Did a scratch test and it's harder than glass, because it scratches the glass without leaving any visible damage to the stone.
I'm inclined after looking at it thru a 10 power Loupe, and comparing it with details on wikipedia to think that it's possibly a small rough diamond, because of some evidence under magnification on one of the faces, showing trigons (of positive and negative relief) formed by natural chemical etching as detailed in a wiki entry about identifying diamonds.
I've had a lot of quartz crystals in my time and this doesn't appear to be quartz to me.
That said - I did find historic mention of a diamond discovery in the Pilbara back in the late 1800s when Gold was first discovered there.
We of course all know about the Argyle Diamonds in the Kimberly.
However there's not much mention of diamonds anywhere in the southwest - so I need to do some positive ID of this little sucker.
That could prove tricky.
Obviously I'm not keen to divulge the place as yet - at least until I look and see if there's any more hanging about in the same place. It was the most brief of visits!
Spectroscopy is possibly one of the most proof positive ways to find out....not sure where I could get that done here in WA?.
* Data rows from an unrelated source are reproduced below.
===== config.mk =====
export PLATFORM = sky130hd
export DESIGN_NAME = cc_bus_decode_latch
export DESIGN_NICKNAME = d
export VERILOG_FILES = /design/src/rtl/cc_bus_decode_latch.sv
export SDC_FILE = /design/constraint.sdc
export NUM_CORES = 1
export LEC_CHECK = 0
export ABC_AREA = 0
export CORE_MARGIN = 8
export CORE_UTILIZATION = 35
export CTS_CLUSTER_DIAMETER = 30
export CTS_CLUSTER_SIZE = 24
export DETAILED_ROUTE_END_ITERATION = 7
export GPL_ROUTABILITY_DRIVEN = 1
export HOLD_SLACK_MARGIN = 0.05
export PLACE_DENSITY = 0.84
export SYNTH_ARGS = -nofsm -noshare
export SYNTH_HDL_FRONTEND = slang
export SYNTH_SLANG_ARGS = --single-unit

===== constraint.sdc =====
create_clock -name clk -period 3.26 [get_ports clk]
set_clock_uncertainty 0.15 [all_clocks]
set_input_delay 0.489 -clock clk [delete_from_list [all_inputs] [get_ports clk]]
set_output_delay 0.489 -clock clk [all_outputs]
set_load 0.005 [all_outputs]
### src/rtl/cpu_pkg.sv
// Shared front-end definitions: datapath width, reset fetch address, bubble
// instruction and the fetch sequencer state encoding.
package cpu_pkg;

   localparam int unsigned XLEN      = 32;
   localparam logic [31:0] RESET_PC  = 32'h0000_0000;
   localparam logic [31:0] NOP_INSTR = 32'h0000_0013;

   typedef enum logic [1:0] {
      ST_REQ  = 2'd0,
      ST_WAIT = 2'd1,
      ST_HOLD = 2'd2
   } fetch_state_t;

endpackage

### src/rtl/fetch_skid_buf.sv
// One-entry instruction/PC holding register. Parks a fetched instruction
// while ID is stalled so the request channel can stay idle.
module fetch_skid_buf #(
   parameter int unsigned XLEN = 32
) (
   input  logic            clk,
   input  logic            reset,
   input  logic            load,
   input  logic            clear,
   input  logic [31:0]     load_instr,
   input  logic [XLEN-1:0] load_pc,
   output logic            valid,
   output logic [31:0]     instr,
   output logic [XLEN-1:0] pc
);

   // Clear wins over load so a redirect always empties the entry.
   always_ff @(posedge clk) begin
      if (reset || clear) begin
         valid <= 1'b0;
         instr <= '0;
         pc    <= '0;
      end else if (load) begin
         valid <= 1'b1;
         instr <= load_instr;
         pc    <= load_pc;
      end
   end

endmodule

### src/rtl/fetch_ctrl.sv
// Fetch-stage sequencer: owns the fetch PC, runs a single-outstanding
// request/response handshake to imem and loads the IF/ID register.
//
// state   | meaning
// --------+-----------------------------------------------------------
// ST_REQ  | request valid at fetch_pc, waiting for imem_req_ready
// ST_WAIT | request accepted, waiting for imem_rsp_valid
// ST_HOLD | response parked in the skid buffer while ID is stalled
module fetch_ctrl #(
   parameter int unsigned     XLEN      = cpu_pkg::XLEN,
   parameter logic [XLEN-1:0] RESET_PC  = XLEN'(cpu_pkg::RESET_PC),
   parameter logic [31:0]     NOP_INSTR = cpu_pkg::NOP_INSTR
) (
   input  logic            clk,
   input  logic            reset,
   output logic            imem_req_valid,
   output logic [XLEN-1:0] imem_req_addr,
   input  logic            imem_req_ready,
   input  logic            imem_rsp_valid,
   input  logic [31:0]     imem_rsp_instr,
   input  logic            stall_id,
   input  logic            redirect_valid,
   input  logic [XLEN-1:0] redirect_pc,
   output logic            ifid_valid,
   output logic [31:0]     ifid_instr,
   output logic [XLEN-1:0] ifid_pc,
   output logic [XLEN-1:0] ifid_pc4,
   output logic [XLEN-1:0] fetch_pc,
   output logic [31:0]     instr_count
);
   import cpu_pkg::*;

   fetch_state_t    state, state_nx;
   logic            discard, discard_nx;
   logic [XLEN-1:0] pc_nx;
   logic            deliver;
   logic [31:0]     dl_instr;
   logic [XLEN-1:0] dl_pc;
   logic            flush;
   logic            buf_load, buf_clear, buf_valid;
   logic [31:0]     buf_instr;
   logic [XLEN-1:0] buf_pc;
   logic            slot_free;
   logic            unused_redirect_lsb;

   assign unused_redirect_lsb = ^redirect_pc[1:0];

   fetch_skid_buf #(.XLEN(XLEN)) u_skid (
      .clk        (clk),
      .reset      (reset),
      .load       (buf_load),
      .clear      (buf_clear),
      .load_instr (imem_rsp_instr),
      .load_pc    (fetch_pc),
      .valid      (buf_valid),
      .instr      (buf_instr),
      .pc         (buf_pc)
   );

   // Request outputs decode from state and fetch_pc only; gated off while in reset.
   assign imem_req_valid = (state == ST_REQ) && !reset;
   assign imem_req_addr  = fetch_pc;
   assign slot_free      = !ifid_valid || !stall_id;

   always_comb begin
      state_nx   = state;
      discard_nx = discard;
      pc_nx      = fetch_pc;
      deliver    = 1'b0;
      dl_instr   = imem_rsp_instr;
      dl_pc      = fetch_pc;
      flush      = 1'b0;
      buf_load   = 1'b0;
      buf_clear  = 1'b0;
      if (redirect_valid) begin
         flush     = 1'b1;
         buf_clear = 1'b1;
         pc_nx     = {redirect_pc[XLEN-1:2], 2'b00};
         unique case (state)
            ST_REQ: begin
               // An old-address request accepted this cycle must be thrown away later.
               if (imem_req_ready) begin
                  state_nx   = ST_WAIT;
                  discard_nx = 1'b1;
               end
            end
            ST_WAIT: begin
               if (imem_rsp_valid) begin
                  state_nx   = ST_REQ;
                  discard_nx = 1'b0;
               end else begin
                  discard_nx = 1'b1;
               end
            end
            default: state_nx = ST_REQ;
         endcase
      end else begin
         unique case (state)
            ST_REQ: begin
               if (imem_req_ready) state_nx = ST_WAIT;
            end
            ST_WAIT: begin
               if (imem_rsp_valid) begin
                  if (discard) begin
                     discard_nx = 1'b0;
                     state_nx   = ST_REQ;
                  end else if (slot_free) begin
                     deliver  = 1'b1;
                     pc_nx    = fetch_pc + XLEN'(4);
                     state_nx = ST_REQ;
                  end else begin
                     buf_load = 1'b1;
                     state_nx = ST_HOLD;
                  end
               end
            end
            ST_HOLD: begin
               if (!stall_id && buf_valid) begin
                  deliver   = 1'b1;
                  dl_instr  = buf_instr;
                  dl_pc     = buf_pc;
                  buf_clear = 1'b1;
                  pc_nx     = fetch_pc + XLEN'(4);
                  state_nx  = ST_REQ;
               end
            end
            default: state_nx = ST_REQ;
         endcase
      end
   end

   always_ff @(posedge clk) begin
      if (reset) begin
         state       <= ST_REQ;
         discard     <= 1'b0;
         fetch_pc    <= RESET_PC;
         ifid_valid  <= 1'b0;
         ifid_instr  <= NOP_INSTR;
         ifid_pc     <= '0;
         ifid_pc4    <= '0;
         instr_count <= '0;
      end else begin
         state    <= state_nx;
         discard  <= discard_nx;
         fetch_pc <= pc_nx;
         if (flush) begin
            ifid_valid <= 1'b0;
            ifid_instr <= NOP_INSTR;
         end else if (deliver) begin
            ifid_valid <= 1'b1;
            ifid_instr <= dl_instr;
            ifid_pc    <= dl_pc;
            ifid_pc4   <= dl_pc + XLEN'(4);
         end else if (!stall_id) begin
            ifid_valid <= 1'b0;
            ifid_instr <= NOP_INSTR;
         end
         if (deliver) instr_count <= instr_count + 32'd1;
      end
   end

endmodule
The flat bed scan against white paper posted here doesn't do it justice compared to natural daylight and looking with a 10 power Loupe.
In daylight the colors more of a blue grey than the brown depicted with the scanner light source and exposed for 18% grey which makes it look brownish in color.
Interestingly up to 80% of the Argyle Kimberley Diamonds are brown - they were not considered gem quality until recently with the marketing of "argyle pink diamonds" which are really just one of the shades of brown but now considered gem quality as buyer acceptance has crept into the market place.
In years past Brown diamonds were mostly all used for industrial purposes.
So - where to from here?
How to find out for sure - and then what do I do, if there's more?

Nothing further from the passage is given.